[Data supplied]

File: src/logic/board_address_decoder.sv
// Board address decoder: routes processor memory and I/O cycles to on-board targets or the expansion bus.
// Assumes one bus cycle is presented per strobe, with address and data stable while the strobe is high.
`include "board_decode_cfg.svh"

module board_address_decoder
  import board_decode_pkg::*;
#(
  parameter int SERIAL_FIFO_DEPTH = `FIFO_DEPTH_STD
)
(
  input  wire logic        ref_clk,
  input  wire logic        rst_b,
  input  wire logic [19:0] mem_addr,
  input  wire logic        mem_cycle,
  input  wire logic [9:0]  io_addr,
  input  wire logic        io_cycle,
  input  wire logic        io_write,
  input  wire logic [7:0]  io_wdata,
  output logic      [7:0]  io_rdata,
  output logic             io_claim,
  output logic             sel_dram,
  output logic             sel_boot_rom,
  output logic             sel_second_socket,
  output logic             sel_expansion_mem,
  output logic             sel_expansion_io,
  output logic      [3:0]  socket_bank,
  output logic             sel_dma,
  output logic             sel_pic,
  output logic             sel_pit,
  output logic             sel_page,
  output logic             sel_first_serial_port,
  output logic             sel_second_serial_port,
  input  wire logic        ser1_link_enable,
  input  wire logic        ser2_link_enable,
  input  wire logic        dram_large,
  input  wire logic        ser1_uart_irq,
  input  wire logic        ser2_uart_irq,
  output logic             irq4,
  output logic             irq3,
  input  wire logic        ser2_uart_rts,
  input  wire logic        half_duplex_mode,
  output logic             ser2_driver_enable,
  output logic             ser2_receiver_enable,
  input  wire logic        ser1_rxd_pin,
  input  wire logic        ser2_rxd_pin,
  output logic      [1:0]  rxd_sync
);

  // ****************************************************************
  // Parameter checks
  // ****************************************************************
  if (SERIAL_FIFO_DEPTH != `FIFO_DEPTH_STD) begin : g_depth_check
    $error("serial FIFO depth must be 16");
  end

  // ****************************************************************
  // Configuration registers
  // ****************************************************************
  logic [7:0] cfg_index_ff, nxt_cfg_index;
  logic [7:0] route_ff, nxt_route;
  logic [7:0] ctrl_stat_ff, nxt_ctrl_stat;
  logic [7:0] sys_ctrl_ff, nxt_sys_ctrl;
  logic [7:0] utility_ff, nxt_utility;
  io_target_t io_target;
  logic       io_wr;

  io_range_decode u_io_range_decode (
    .io_addr     (io_addr),
    .ser1_enable (ser1_link_enable),
    .ser2_enable (ser2_link_enable),
    .io_target   (io_target)
  );

  assign io_wr = io_cycle && io_write;

  always_comb begin
    nxt_cfg_index = cfg_index_ff;
    nxt_route     = route_ff;
    nxt_ctrl_stat = ctrl_stat_ff;
    nxt_sys_ctrl  = sys_ctrl_ff;
    nxt_utility   = utility_ff;
    if (io_wr) begin
      if (io_addr == `IO_CFG_INDEX) begin
        nxt_cfg_index = io_wdata;
      end
      if (io_addr == `IO_CFG_DATA && cfg_index_ff == `CFG_ROUTE_IDX) begin
        nxt_route = io_wdata;
      end
      if (io_addr == `IO_CTRL_STAT) begin
        nxt_ctrl_stat = io_wdata;
      end
      if (io_addr == `IO_SYS_CTRL) begin
        nxt_sys_ctrl = io_wdata;
      end
      if (io_addr == `IO_UTILITY) begin
        nxt_utility = io_wdata;
      end
    end
  end

  always_ff @(posedge ref_clk or negedge rst_b) begin
    if (!rst_b) begin
      cfg_index_ff <= `BYTE_ZERO;
      route_ff     <= `ROUTE_RESET;
      ctrl_stat_ff <= `BYTE_ZERO;
      sys_ctrl_ff  <= `BYTE_ZERO;
      utility_ff   <= `BYTE_ZERO;
    end else begin
      cfg_index_ff <= nxt_cfg_index;
      route_ff     <= nxt_route;
      ctrl_stat_ff <= nxt_ctrl_stat;
      sys_ctrl_ff  <= nxt_sys_ctrl;
      utility_ff   <= nxt_utility;
    end
  end

  // Utility register is write only; its address is claimed on board and reads back as zero.
  always_comb begin
    io_rdata = `BYTE_ZERO;
    unique case (io_addr)
      `IO_CFG_INDEX: io_rdata = cfg_index_ff;
      `IO_CFG_DATA:  io_rdata = (cfg_index_ff == `CFG_ROUTE_IDX) ? route_ff : `BYTE_ZERO;
      `IO_CTRL_STAT: io_rdata = {ctrl_stat_ff[7:2], irq3, irq4};
      `IO_SYS_CTRL:  io_rdata = sys_ctrl_ff;
      default:       io_rdata = `BYTE_ZERO;
    endcase
  end

  // ****************************************************************
  // Memory routing
  // ****************************************************************
  mem_target_t mem_target;

  always_comb begin
    mem_target = TGT_EXPAN;
    if (mem_addr >= `MEM_TOP_BASE) begin
      mem_target = TGT_BOOT;
    end else if (mem_addr >= `MEM_SOCK_BASE && mem_addr <= `MEM_SOCK_LAST) begin
      mem_target = route_ff[`ROUTE_SOCK_BIT] ? TGT_SOCKET : TGT_EXPAN;
    end else if (mem_addr >= `MEM_OPT_BASE && mem_addr <= `MEM_OPT_LAST) begin
      mem_target = route_ff[`ROUTE_OPT_BIT] ? TGT_BOOT : TGT_EXPAN;
    end else if (mem_addr >= `MEM_VROM_BASE && mem_addr <= `MEM_VROM_LAST) begin
      mem_target = route_ff[`ROUTE_VROM_BIT] ? TGT_BOOT : TGT_EXPAN;
    end else if (mem_addr >= `MEM_VIDEO_BASE && mem_addr <= `MEM_VIDEO_LAST) begin
      mem_target = route_ff[`ROUTE_VIDEO_BIT] ? TGT_DRAM : TGT_EXPAN;
    end else if (mem_addr >= `MEM_HIGH_DRAM && mem_addr <= `MEM_HIGH_LAST) begin
      mem_target = dram_large ? TGT_DRAM : TGT_EXPAN;
    end else begin
      mem_target = TGT_DRAM;
    end
  end

  assign sel_dram          = mem_cycle && (mem_target == TGT_DRAM);
  assign sel_boot_rom      = mem_cycle && (mem_target == TGT_BOOT);
  assign sel_second_socket = mem_cycle && (mem_target == TGT_SOCKET);
  assign sel_expansion_mem = mem_cycle && (mem_target == TGT_EXPAN);
  assign socket_bank       = utility_ff[`BANK_MSB:`BANK_LSB];

  // ****************************************************************
  // I/O routing
  // ****************************************************************
  assign sel_dma                = io_cycle && (io_target == IO_DMA);
  assign sel_page               = io_cycle && (io_target == IO_PAGE);
  assign sel_pic                = io_cycle && (io_target == IO_PIC);
  assign sel_pit                = io_cycle && (io_target == IO_PIT);
  assign sel_first_serial_port  = io_cycle && (io_target == IO_SER1);
  assign sel_second_serial_port = io_cycle && (io_target == IO_SER2);
  assign io_claim               = io_cycle && (io_target != IO_NONE);
  assign sel_expansion_io       = io_cycle && (io_target == IO_NONE);

  // ****************************************************************
  // Serial port interrupts and line direction
  // ****************************************************************
  // A disabled port must not hold its line, so the expansion card may use it.
  assign irq4 = ser1_uart_irq && ser1_link_enable;
  assign irq3 = ser2_uart_irq && ser2_link_enable;

  // Full duplex keeps both directions open; half duplex follows RTS, so reset leaves it receiving.
  assign ser2_driver_enable   = half_duplex_mode ? ser2_uart_rts : 1'b1;
  assign ser2_receiver_enable = half_duplex_mode ? !ser2_uart_rts : 1'b1;

  // ****************************************************************
  // Receive pin synchronisers
  // ****************************************************************
  logic [1:0] rx_s1_ff, rx_s2_ff, rx_s3_ff, rxd_ff;
  logic [1:0] nxt_rxd;

  always_comb begin
    nxt_rxd = rxd_ff;
    for (int i = 0; i < 2; i++) begin
      if (rx_s2_ff[i] == rx_s3_ff[i]) begin
        nxt_rxd[i] = rx_s3_ff[i];
      end
    end
  end

  always_ff @(posedge ref_clk or negedge rst_b) begin
    if (!rst_b) begin
      rx_s1_ff <= `RXD_IDLE;
      rx_s2_ff <= `RXD_IDLE;
      rx_s3_ff <= `RXD_IDLE;
      rxd_ff   <= `RXD_IDLE;
    end else begin
      rx_s1_ff <= {ser2_rxd_pin, ser1_rxd_pin};
      rx_s2_ff <= rx_s1_ff;
      rx_s3_ff <= rx_s2_ff;
      rxd_ff   <= nxt_rxd;
    end
  end

  assign rxd_sync = rxd_ff;
endmodule : board_address_decoder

[/Data supplied]

Instructions to follow
Your task is to return each line of the data above that contains the string "else".

Output below
    end else begin
    end else if (mem_addr >= `MEM_SOCK_BASE && mem_addr <= `MEM_SOCK_LAST) begin
    end else if (mem_addr >= `MEM_OPT_BASE && mem_addr <= `MEM_OPT_LAST) begin
    end else if (mem_addr >= `MEM_VROM_BASE && mem_addr <= `MEM_VROM_LAST) begin
    end else if (mem_addr >= `MEM_VIDEO_BASE && mem_addr <= `MEM_VIDEO_LAST) begin
    end else if (mem_addr >= `MEM_HIGH_DRAM && mem_addr <= `MEM_HIGH_LAST) begin
    end else begin
    end else begin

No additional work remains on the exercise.